## config.mk

```make
export PLATFORM = sky130hd
export DESIGN_NAME = countnox_scheduler
export DESIGN_NICKNAME = d
export VERILOG_FILES = /design/src/rtl/countnox_pkg.sv /design/src/rtl/countnox_scheduler_rr_arbiter.sv /design/src/rtl/countnox_scheduler.sv
export SDC_FILE = /design/constraint.sdc
export NUM_CORES = 1
export LEC_CHECK = 0
export BUFFER_PORTS_ARGS = -buffer_cell sky130_fd_sc_hd__buf_2
export CORE_MARGIN = 10
export CORE_UTILIZATION = 53
export CTS_BUF_LIST = sky130_fd_sc_hd__clkbuf_4 sky130_fd_sc_hd__clkbuf_8
export CTS_CLUSTER_SIZE = 25
export DETAILED_ROUTE_END_ITERATION = 16
export GPL_TIMING_DRIVEN = 0
export MAX_ROUTING_LAYER = met4
export PLACE_DENSITY = 0.89
export SLEW_MARGIN = 20
export SYNTH_ARGS = -nofsm -noshare
export SYNTH_HDL_FRONTEND = slang
export SYNTH_HIERARCHICAL = 1
export SYNTH_SLANG_ARGS = --single-unit
```

## constraint.sdc

```tcl
create_clock -name clk -period 2.97 [get_ports clk]
set_input_delay 0.1485 -clock clk [delete_from_list [all_inputs] [get_ports clk]]
set_output_delay 0.1485 -clock clk [all_outputs]
set_load 0.01 [all_outputs]
```

## src/rtl/countnox_pkg.sv

```systemverilog
// Shared definitions for the countnox scheduler: state encoding, defaults and a
// constant-width helper used to size pointers and the watchdog.
package countnox_pkg;

  localparam int DEF_DATA_W = 8;
  localparam int DEF_CNT_W  = 4;

  typedef enum logic [2:0] {
    S_IDLE  = 3'd0,
    S_LOAD  = 3'd1,
    S_START = 3'd2,
    S_WAIT  = 3'd3,
    S_RESP  = 3'd4
  } state_t;

  function automatic int clog2(input int value);
    int res;
    res = 0;
    while ((1 << res) < value) res++;
    return res;
  endfunction

endpackage

```

## src/rtl/countnox_scheduler_rr_arbiter.sv

```systemverilog
// Round-robin grant search: first requester above the pointer, wrapping around.
// Purely combinational; the pointer itself lives in the scheduler.
module rr_arbiter
  import countnox_pkg::*;
#(
  parameter int N_REQ = 4,
  parameter int IDX_W = (N_REQ > 1) ? clog2(N_REQ) : 1
) (
  input  logic [N_REQ-1:0] i_req,
  input  logic [IDX_W-1:0] i_rr_ptr,
  output logic [IDX_W-1:0] o_grant_idx,
  output logic             o_grant_valid
);

  logic [IDX_W-1:0] w_cand;

  // Offsets 1..N_REQ so the previous winner is considered last.
  always_comb begin
    o_grant_idx   = '0;
    o_grant_valid = 1'b0;
    w_cand        = '0;
    for (int i = 1; i <= N_REQ; i++) begin
      w_cand = IDX_W'((int'(i_rr_ptr) + i) % N_REQ);
      if (!o_grant_valid && i_req[w_cand]) begin
        o_grant_valid = 1'b1;
        o_grant_idx   = w_cand;
      end
    end
  end

endmodule

```

## src/rtl/countnox_scheduler.sv

```systemverilog
// Shares one bit-counting datapath among N_REQ clients: round-robin grant,
// load/go sequencing, wait for done under a watchdog, then respond and ack.
module countnox_scheduler
  import countnox_pkg::*;
#(
  parameter int N_REQ   = 4,
  parameter int DATA_W  = DEF_DATA_W,
  parameter int CNT_W   = DEF_CNT_W,
  parameter int TIMEOUT = 20
) (
  input  logic                    clk,
  input  logic                    reset,
  input  logic [N_REQ-1:0]        req,
  input  logic [N_REQ*DATA_W-1:0] req_data,
  output logic [N_REQ-1:0]        ack,
  output logic                    rsp_valid,
  output logic [2:0]              rsp_id,
  output logic [CNT_W-1:0]        rsp_count,
  output logic                    rsp_err,
  output logic                    busy,
  output logic                    dp_load,
  output logic [DATA_W-1:0]       dp_data,
  output logic                    dp_go,
  input  logic                    dp_done,
  input  logic [CNT_W-1:0]        dp_count
);

  localparam int IDX_W = (N_REQ > 1) ? clog2(N_REQ) : 1;
  localparam int WD_W  = clog2(TIMEOUT) + 1;
  localparam logic [WD_W-1:0]  WD_LAST  = WD_W'(TIMEOUT - 1);
  localparam logic [IDX_W-1:0] PTR_INIT = IDX_W'(N_REQ - 1);

  state_t             r_state;
  state_t             w_next;
  logic [IDX_W-1:0]   r_sel;
  logic [IDX_W-1:0]   r_rr_ptr;
  logic [IDX_W-1:0]   w_grant_idx;
  logic               w_grant_valid;
  logic [WD_W-1:0]    r_wd;
  logic               w_wd_expired;
  logic [DATA_W-1:0]  r_data;
  logic [DATA_W-1:0]  w_operand;
  logic [2:0]         r_rsp_id;
  logic [CNT_W-1:0]   r_rsp_count;
  logic               r_rsp_err;

  rr_arbiter #(
    .N_REQ (N_REQ),
    .IDX_W (IDX_W)
  ) u_arb (
    .i_req         (req),
    .i_rr_ptr      (r_rr_ptr),
    .o_grant_idx   (w_grant_idx),
    .o_grant_valid (w_grant_valid)
  );

  always_comb begin
    w_operand = '0;
    for (int k = 0; k < N_REQ; k++) begin
      if (w_grant_idx == IDX_W'(k)) w_operand = req_data[k*DATA_W +: DATA_W];
    end
  end

  assign w_wd_expired = (r_wd == WD_LAST);

  always_ff @(posedge clk or posedge reset) begin
    if (reset) r_state <= S_IDLE;
    else       r_state <= w_next;
  end

  // Strobes and ack are decoded from state only, never from req or dp_done.
  always_comb begin
    w_next    = S_IDLE;
    dp_load   = 1'b0;
    dp_go     = 1'b0;
    rsp_valid = 1'b0;
    busy      = 1'b1;
    ack       = '0;
    case (r_state)
      S_IDLE: begin
        busy   = 1'b0;
        w_next = w_grant_valid ? S_LOAD : S_IDLE;
      end
      S_LOAD: begin
        dp_load = 1'b1;
        w_next  = S_START;
      end
      S_START: begin
        dp_go  = 1'b1;
        w_next = S_WAIT;
      end
      S_WAIT: begin
        w_next = (dp_done || w_wd_expired) ? S_RESP : S_WAIT;
      end
      S_RESP: begin
        rsp_valid  = 1'b1;
        ack[r_sel] = 1'b1;
        w_next     = S_IDLE;
      end
      default: begin
        busy   = 1'b0;
        w_next = S_IDLE;
      end
    endcase
  end

  always_ff @(posedge clk or posedge reset) begin
    if (reset) begin
      r_sel       <= '0;
      r_rr_ptr    <= PTR_INIT;
      r_wd        <= '0;
      r_data      <= '0;
      r_rsp_id    <= '0;
      r_rsp_count <= '0;
      r_rsp_err   <= 1'b0;
    end else begin
      case (r_state)
        S_IDLE: begin
          if (w_grant_valid) begin
            r_sel  <= w_grant_idx;
            r_data <= w_operand;
          end
        end
        S_START: r_wd <= '0;
        S_WAIT: begin
          // done wins over an expiring watchdog in the same cycle
          if (dp_done) begin
            r_rsp_id    <= 3'(r_sel);
            r_rsp_count <= dp_count;
            r_rsp_err   <= 1'b0;
          end else if (w_wd_expired) begin
            r_rsp_id    <= 3'(r_sel);
            r_rsp_count <= '0;
            r_rsp_err   <= 1'b1;
          end else if (r_wd != '1) begin
            r_wd <= r_wd + WD_W'(1);
          end
        end
        S_RESP: r_rr_ptr <= r_sel;
        default: ;
      endcase
    end
  end

  assign dp_data   = r_data;
  assign rsp_id    = r_rsp_id;
  assign rsp_count = r_rsp_count;
  assign rsp_err   = r_rsp_err;

endmodule

```

# Word-level counts from Yosys, hierarchy flattened

Index checks and enable logic that the tools add are counted.

Flip-flop bits (word level): 29
Memories: 0
Bits in read-only memories: 0
Latch bits: 0
Output and inout port bits: 24
Memory bits (writable): 0
Logic and storage cells: 87
Input bits: 43

Multipliers: 0
$add $sub $neg: 5
Reductions and logical operators: 16
Eq/ne operators: 12
Bitwise gates (word level): 0
Mux-type cells: 40
$lt $le $gt $ge: 6
Shift operators: 0
Divide/modulo/power cells: 0

Operators with widths:

| kind                                                                          | count |
|---|---|
| 8-bit two-way mux                                                             | 4 |
| 6-bit two-way mux                                                             | 3 |
| 1-bit two-way mux                                                             | 16 |
| 2-bit by 3-bit less-than comparator with 1-bit output (second input constant) | 5 |
| 4-bit two-way mux                                                             | 3 |
| 3-bit one-hot mux with 4 select lines                                         | 1 |
| 6-bit one-hot mux with 2 select lines                                         | 1 |
| 3-bit two-way mux                                                             | 3 |
| 1-bit binary-select mux with 2-bit select                                     | 4 |
| 2-bit two-way mux                                                             | 4 |
| 6-bit by 1-bit adder with 6-bit output (second input constant)                | 1 |
| 3-bit by 2-bit == test with 1-bit output (second input constant)              | 2 |
| 6-bit by 5-bit == test with 1-bit output (second input constant)              | 1 |
| 2-bit inequality test (second input constant)                                 | 3 |
| 6-bit inequality test (second input constant)                                 | 1 |
| 2-bit by 1-bit adder with 2-bit output (second input constant)                | 2 |
| 2-bit adder (second input constant)                                           | 2 |
| 2-bit == test (second input constant)                                         | 2 |
| 1-bit logical AND                                                             | 4 |
| 2-bit AND reduction                                                           | 2 |
| 4-bit AND reduction                                                           | 1 |
| 2-bit nonzero test                                                            | 2 |
| 4-bit OR reduction                                                            | 1 |
| 3-bit by 1-bit == test with 1-bit output (second input constant)              | 1 |
| other kinds (8)                                                               | 10 |

# Logic depth before layout (Yosys ltp)

Depth after elaboration: 18
Mapped depth: 6
Mapped depth without buffers: 6

# By module

The synthesis kept the hierarchy.

By module, submodules not included:

| module             | sequential area each (sq um) | times used | area an instance (sq um) | cells each |
|---|---|---|---|---|
| countnox_scheduler | 703.2                        | 1          | 1490.2                   | 119 |
| rr_arbiter         | 0.0                          | 1          | 91.3                     | 14 |

# Worst setup path after synthesis

No wires, ideal clock.

Kind: reg-to-reg
Start point: reg r_rr_ptr[1]
End point: reg r_data[7] (netlist: dp_data[7])
Library setup time: 0.125 ns
Cell stages (with the launch flop): 7
Data required time: 2.845 ns
Clock period less this slack: 2.030 ns
Data arrival time: 1.905 ns
Buffers on the path: 1
Path slack: 0.940 ns
Cell sequence: dfstp_2 > nand2b_1 > a21oi_2 > o221ai_2 > buf_2 > mux4_2 > mux2_2

Cells in the longest elaborated chain, start to end: 18
Elaborated cells between the ends (all ways): 35
Those cells by class: add/sub: 4; eq/ne: 3; mux: 20; reduce/logical: 8

Ends and longest elaborated chain:

| what                                      | RTL line                            | text |
|---|---|---|
| start: declaration                        | countnox_scheduler.sv:36            | `logic [IDX_W-1:0] r_rr_ptr;` |
| start signal: assignment                  | countnox_scheduler.sv:139           | `S_RESP: r_rr_ptr <= r_sel;` |
| 2-bit by 1-bit adder with 2-bit output    | countnox_scheduler_rr_arbiter.sv:23 | `w_cand = IDX_W'((int'(i_rr_ptr) + i) % N_REQ);` |
| 1-bit binary-select mux with 2-bit select | countnox_scheduler_rr_arbiter.sv:24 | `if (!o_grant_valid && i_req[w_cand]) begin` |
| 1-bit two-way mux (not written as such)   | countnox_scheduler_rr_arbiter.sv:24 |  |
| 1-bit two-way mux                         | countnox_scheduler_rr_arbiter.sv:24 |  |
| 1-bit zero test                           | countnox_scheduler_rr_arbiter.sv:24 |  |
| 1-bit logical AND                         | countnox_scheduler_rr_arbiter.sv:24 |  |
| 1-bit two-way mux                         | countnox_scheduler_rr_arbiter.sv:24 |  |
| 1-bit zero test                           | countnox_scheduler_rr_arbiter.sv:24 |  |
| 1-bit logical AND                         | countnox_scheduler_rr_arbiter.sv:24 |  |
| 1-bit two-way mux                         | countnox_scheduler_rr_arbiter.sv:24 |  |
| 1-bit zero test                           | countnox_scheduler_rr_arbiter.sv:24 |  |
| 1-bit logical AND                         | countnox_scheduler_rr_arbiter.sv:24 |  |
| 2-bit two-way mux *                       | countnox_scheduler_rr_arbiter.sv:24 |  |
| via w_grant_idx[0]                        | countnox_scheduler.sv:37            | `logic [IDX_W-1:0] w_grant_idx;` |
| 2-bit zero test                           | countnox_scheduler.sv:60            | `if (w_grant_idx == IDX_W'(k)) w_operand = req_data[k*DATA_W +: DATA_W];` |
| 8-bit two-way mux (3 in a row)            | countnox_scheduler.sv:60            |  |
| 8-bit two-way mux *                       | countnox_scheduler.sv:60            |  |
| end signal: assignment                    | countnox_scheduler.sv:121           | `r_data <= w_operand;` |
| end: declaration                          | countnox_scheduler.sv:41            | `logic [DATA_W-1:0] r_data;` |

The timed path passes the listed nets; every way through them passes the cells marked *. The select of a mux whose other input is x is not followed.
A chain may end at the register's enable or synchronous reset.

# Worst setup path after layout

Start point: reg r_rr_ptr[1]
End point: reg r_data[0] (netlist: dp_data[0])

Same word-level chain as after synthesis.

==> impl.org <==
** Critical path
- Reg-to-reg critical path startpoint :: r_rr_ptr[1]
- Category of the worst setup path launch point :: register
- CP Cell Sequence :: nand2b_1, a21oi_2, o221ai_2, buf_2, mux4_2, mux2_2
- The largest single stage delay on the critical path is 0.62 ns.
- The most critical setup path has its startpoint at r_rr_ptr[1].
- STA classifies the critical path endpoint as a register.
- The setup path with the least slack is of type register to register.
- Setup slack on the worst reg-to-reg path comes out at 0.72 ns.
- Critical Path AT :: 2.49 ns
- Largest fanout on the critical path :: 9
- Number of buffer and inverter stages on the critical path :: 1
- On the critical path, the stage with the largest delay is an instance of sky130_fd_sc_hd__dfstp_2.
- Delay-heaviest family, CP :: multiplexers
- At the worst endpoint, the required time is 3.21 ns.

** Timing
- Unrepaired setup endpoints after global routing :: no
- The final number of max-transition violations came to 0.
- Setup violations remaining at the end of the flow were counted as 0.
- For this run, the top clock speed supported by timing is 445 MHz.
- At the pin with the least slew margin, the transition time is 0.982 ns.
- In this run the tightest slew margin relative to its limit is 34.1%.
- Between clock sinks in the finished design, the worst skew comes to 0.0120 ns.
- In the final timing run, aggregate negative setup slack is 0 ns.
- The final number of hold-violating endpoints came to 0.
- Portion of the clock cycle consumed by the worst path in the final layout :: 75.6%
- Minimum period implied by the final worst setup slack :: 2.25 ns

** CTS
- # Post-CTS Setup Buffers :: 0
- TritonCTS built the clock tree.
- For this design, the sink count on the clock tree is 28.
- Post-CTS Resized :: 0
- CTS root buf :: sky130_fd_sc_hd__clkbuf_4
- CTS built an H-tree with a depth of 1.
- Counting along the longest clock path gives a buffer depth of 2.
- Clock-pin slew was measured on the worst setup and hold paths at 0.16 ns.
- Insertion delay to the later sink of the worst-skew pair :: 0.33 ns
- In this run, CTS created clock tree buffers numbering 3.

** Global routing
- Number of antenna violations at the first check in global routing :: 0
- For this run the aggregate overflow at the end of global routing stands at 0.
- Global routing used 17.0% of the available tracks across all layers.
- The via count of the first global-routing pass came to 1,455.
- The first global-routing pass estimated 6970 µm of wire.
- Pin count of the biggest net entering global routing :: 29

** Final layout
- Registers take 703 µm².
- Fillers :: 205
- Layout cell share with drive strength beyond 1 :: 52.2%
- Post-layout net count :: 248
- Summing all multi-input logic gate instances after layout gives 826 µm².
- Antenna diode count :: 0
- Layout-stage area growth over the synthesis result :: 25.9%
- Once layout is complete, the cells apart from fillers number 234.

** Synthesis
- Part of the Yosys area used for sequential elements :: 44.5%
- Synthesis warning total :: 6
- Number of standard cells after synthesis :: 133
- Counting distinct cell types in the post-synthesis netlist gives 41.
- Count of state elements after synthesis :: 28
- In the synthesized netlist the dominant register cell turns out to be sky130_fd_sc_hd__dfrtp_1.
- Mean instance size in the synthesized netlist :: 11.9 µm²
- Post-synth net total :: 177
- The cell area that synthesis handed to floorplanning was 1580 µm².
- The synthesized design contains 0 enable-type register cells.
- Fraction of registers with async set/reset :: 100%

** Detailed routing
- Vias per cell :: 5.68
- The first detailed-routing pass took 4 iterations.
- Initial detailed-routing violation count :: 77
- Sum of routed wire length over all layers :: 4320 µm
- After detailed routing, the average wire length per cell comes to 18.5 µm.
- Remaining antenna violation count :: 0
- Via count :: 1,328
- Number of remaining DRC errors :: 0

** Placement
- At the end of routability-driven placement, the weighted congestion stood at 0.908.
- HPWL after detailed placement :: 3520 µm
- Once placement completed, the tool counted placed cells totaling 229.
- During placement, the flow inserted port buffers numbering 65.

** Outcome
- The flow ran to the end, and the final reports show no timing, DRC or antenna violations.

** Power and ir drop
- Pwr Density :: 917 nW/µm²
- Peak supply drop :: 0.526 mV
- For this design the static power due to leakage is 0.960 nW.

** Min path
- In this run the most critical hold path is launched from dp_count[0].
- The tightest min-delay check is of the primary input to register type.

** Die
- During I/O placement, the number of pins put on the boundary was 67.
- From bottom edge to top edge, the die measures 74.6 µm.
- In this run the standard cell core region covers 2810 µm².
- Number of standard-cell rows in the floorplan :: 19
- For this configuration, the core starts out at a cell density of 56.4%.
- Die Area :: 5570 µm²
- Measured along the x axis, the die boundary spans 74.6 µm.

** Job
- Number of maximum-capacitance violations :: 0
-- final cells by class --
class | count | share of cell area [%]
buffer | 5 | 1.32
clock buffer | 4 | 1.82
inverter | 7 | 1.32
multi-input combinational | 93 | 41.5
sequential | 28 | 35.3
tap | 31 | 1.95
timing repair buffer | 66 | 16.8
-- stage by stage --
step           hold WS [ns]  power [mW]  util (%)  setup WS (ns)  cell area, µm²
6_report             0.0208        1.83      71.0          0.724            1990
5_1_grt              0.0135        1.97      71.0          0.644            1990
4_1_cts              0.0166        1.84      70.7          0.715            1980
3_5_place_dp          0.375        1.65      69.4          0.735            1950
3_3_place_gp          0.367        1.59      69.4          0.854            1950
2_1_floorplan         0.212        1.34         -          0.940            1580
-- cell usage in the layout, fill, tap and decap left out, types with 2 or more instances in the layout --
cell type,netlist,routed
sky130_fd_sc_hd__nand3_1,3,3
sky130_fd_sc_hd__mux4_2,8,8
sky130_fd_sc_hd__clkbuf_4,0,3
sky130_fd_sc_hd__a2111oi_0,2,2
sky130_fd_sc_hd__dfrtp_1,26,26
sky130_fd_sc_hd__nand3b_1,2,2
sky130_fd_sc_hd__o21ai_0,4,4
sky130_fd_sc_hd__buf_2,3,68
sky130_fd_sc_hd__nor3_1,2,2
sky130_fd_sc_hd__a21oi_1,6,6
sky130_fd_sc_hd__a22o_1,4,4
sky130_fd_sc_hd__a21o_1,2,2
sky130_fd_sc_hd__dfstp_2,2,2
sky130_fd_sc_hd__o31ai_1,3,3
sky130_fd_sc_hd__nand2b_1,6,6
sky130_fd_sc_hd__inv_1,7,6
sky130_fd_sc_hd__nand2_1,8,8
sky130_fd_sc_hd__mux2_2,13,13
sky130_fd_sc_hd__nor2_1,9,9
-- kinds of logic (layout without fill, tap and decap cells) --
logic type | count (synthesis) | count (layout) | synth area share [%]
XOR/XNOR | 1 | 1 | 0.554
other | 1 | 1 | 0.237
flip-flops | 28 | 28 | 44.5
buffers and inverters | 12 | 82 | 3.32
adder cells (fa/ha/maj) | 1 | 1 | 0.791
AND/OR/NAND/NOR | 38 | 38 | 13.4
AO/OA/AOI/OAI | 29 | 29 | 15.0
multiplexers | 23 | 23 | 22.2
-- synth_stat cells (all sizes together), types with 2 or more instances --
master | instances | area (µm²)
dfrtp | 26 | 651
mux2 | 14 | 161
nor2 | 11 | 51.3
a21oi | 8 | 55.1
mux4 | 8 | 180
nand2 | 8 | 30.0
inv | 7 | 26.3
nand2b | 6 | 37.5
o21ai | 5 | 36.3
a22o | 4 | 35.0
buf | 4 | 22.5
nand3 | 3 | 15.0
o31ai | 3 | 22.5
a2111oi | 2 | 17.5
a21o | 2 | 15.0
dfstp | 2 | 52.6
nand3b | 2 | 15.0
nor3 | 2 | 10.0
-- metal layers --
layer	vias up	track usage (%)	share of wire, %
met5	-	-	0
met4	0	6.72	2.0
met3	10	3.29	5.6
met2	48	30.6	55
met1	637	17.8	37
li1	633	-	-
-- final timing paths --
path / depth (start not counted) / endpoint
worst max register to register: 6 / dp_data[0]
worst min-delay path: 2 / rsp_count[0]
worst max-delay path: 6 / dp_data[0]
worst min register to register: 2 / r_rr_ptr[0]
min in group asynchronous: 3 / rsp_id[0]
max in group asynchronous: 3 / r_wd[1]
-- worst register-to-register path, cell delays in order (launching register included) --
cell,delay (ns)
sky130_fd_sc_hd__dfstp_2,0.62
sky130_fd_sc_hd__nand2b_1,0.14
sky130_fd_sc_hd__a21oi_2,0.06
sky130_fd_sc_hd__o221ai_2,0.16
sky130_fd_sc_hd__buf_2,0.32
sky130_fd_sc_hd__mux4_2,0.56
sky130_fd_sc_hd__mux2_2,0.29
-- where the power goes --
| group | leakage (nW) | internal (mW) | total, mW | switching [mW] |
|---|---|---|---|---|
| Combinational | 0.598 | 0.471 | 0.942 | 0.471 |
| Clock | 0.0210 | 0.0751 | 0.189 | 0.114 |
| Sequential | 0.342 | 0.558 | 0.695 | 0.137 |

__Task item__.
What are the lines from the one with "min in group asynchronous: 3 / rsp_id[0]" through the end of the entries? Give them again exactly, both end lines included.

__Output of the exercise__.
min in group asynchronous: 3 / rsp_id[0]
max in group asynchronous: 3 / r_wd[1]
-- worst register-to-register path, cell delays in order (launching register included) --
cell,delay (ns)
sky130_fd_sc_hd__dfstp_2,0.62
sky130_fd_sc_hd__nand2b_1,0.14
sky130_fd_sc_hd__a21oi_2,0.06
sky130_fd_sc_hd__o221ai_2,0.16
sky130_fd_sc_hd__buf_2,0.32
sky130_fd_sc_hd__mux4_2,0.56
sky130_fd_sc_hd__mux2_2,0.29
-- where the power goes --
| group | leakage (nW) | internal (mW) | total, mW | switching [mW] |
|---|---|---|---|---|
| Combinational | 0.598 | 0.471 | 0.942 | 0.471 |
| Clock | 0.0210 | 0.0751 | 0.189 | 0.114 |
| Sequential | 0.342 | 0.558 | 0.695 | 0.137 |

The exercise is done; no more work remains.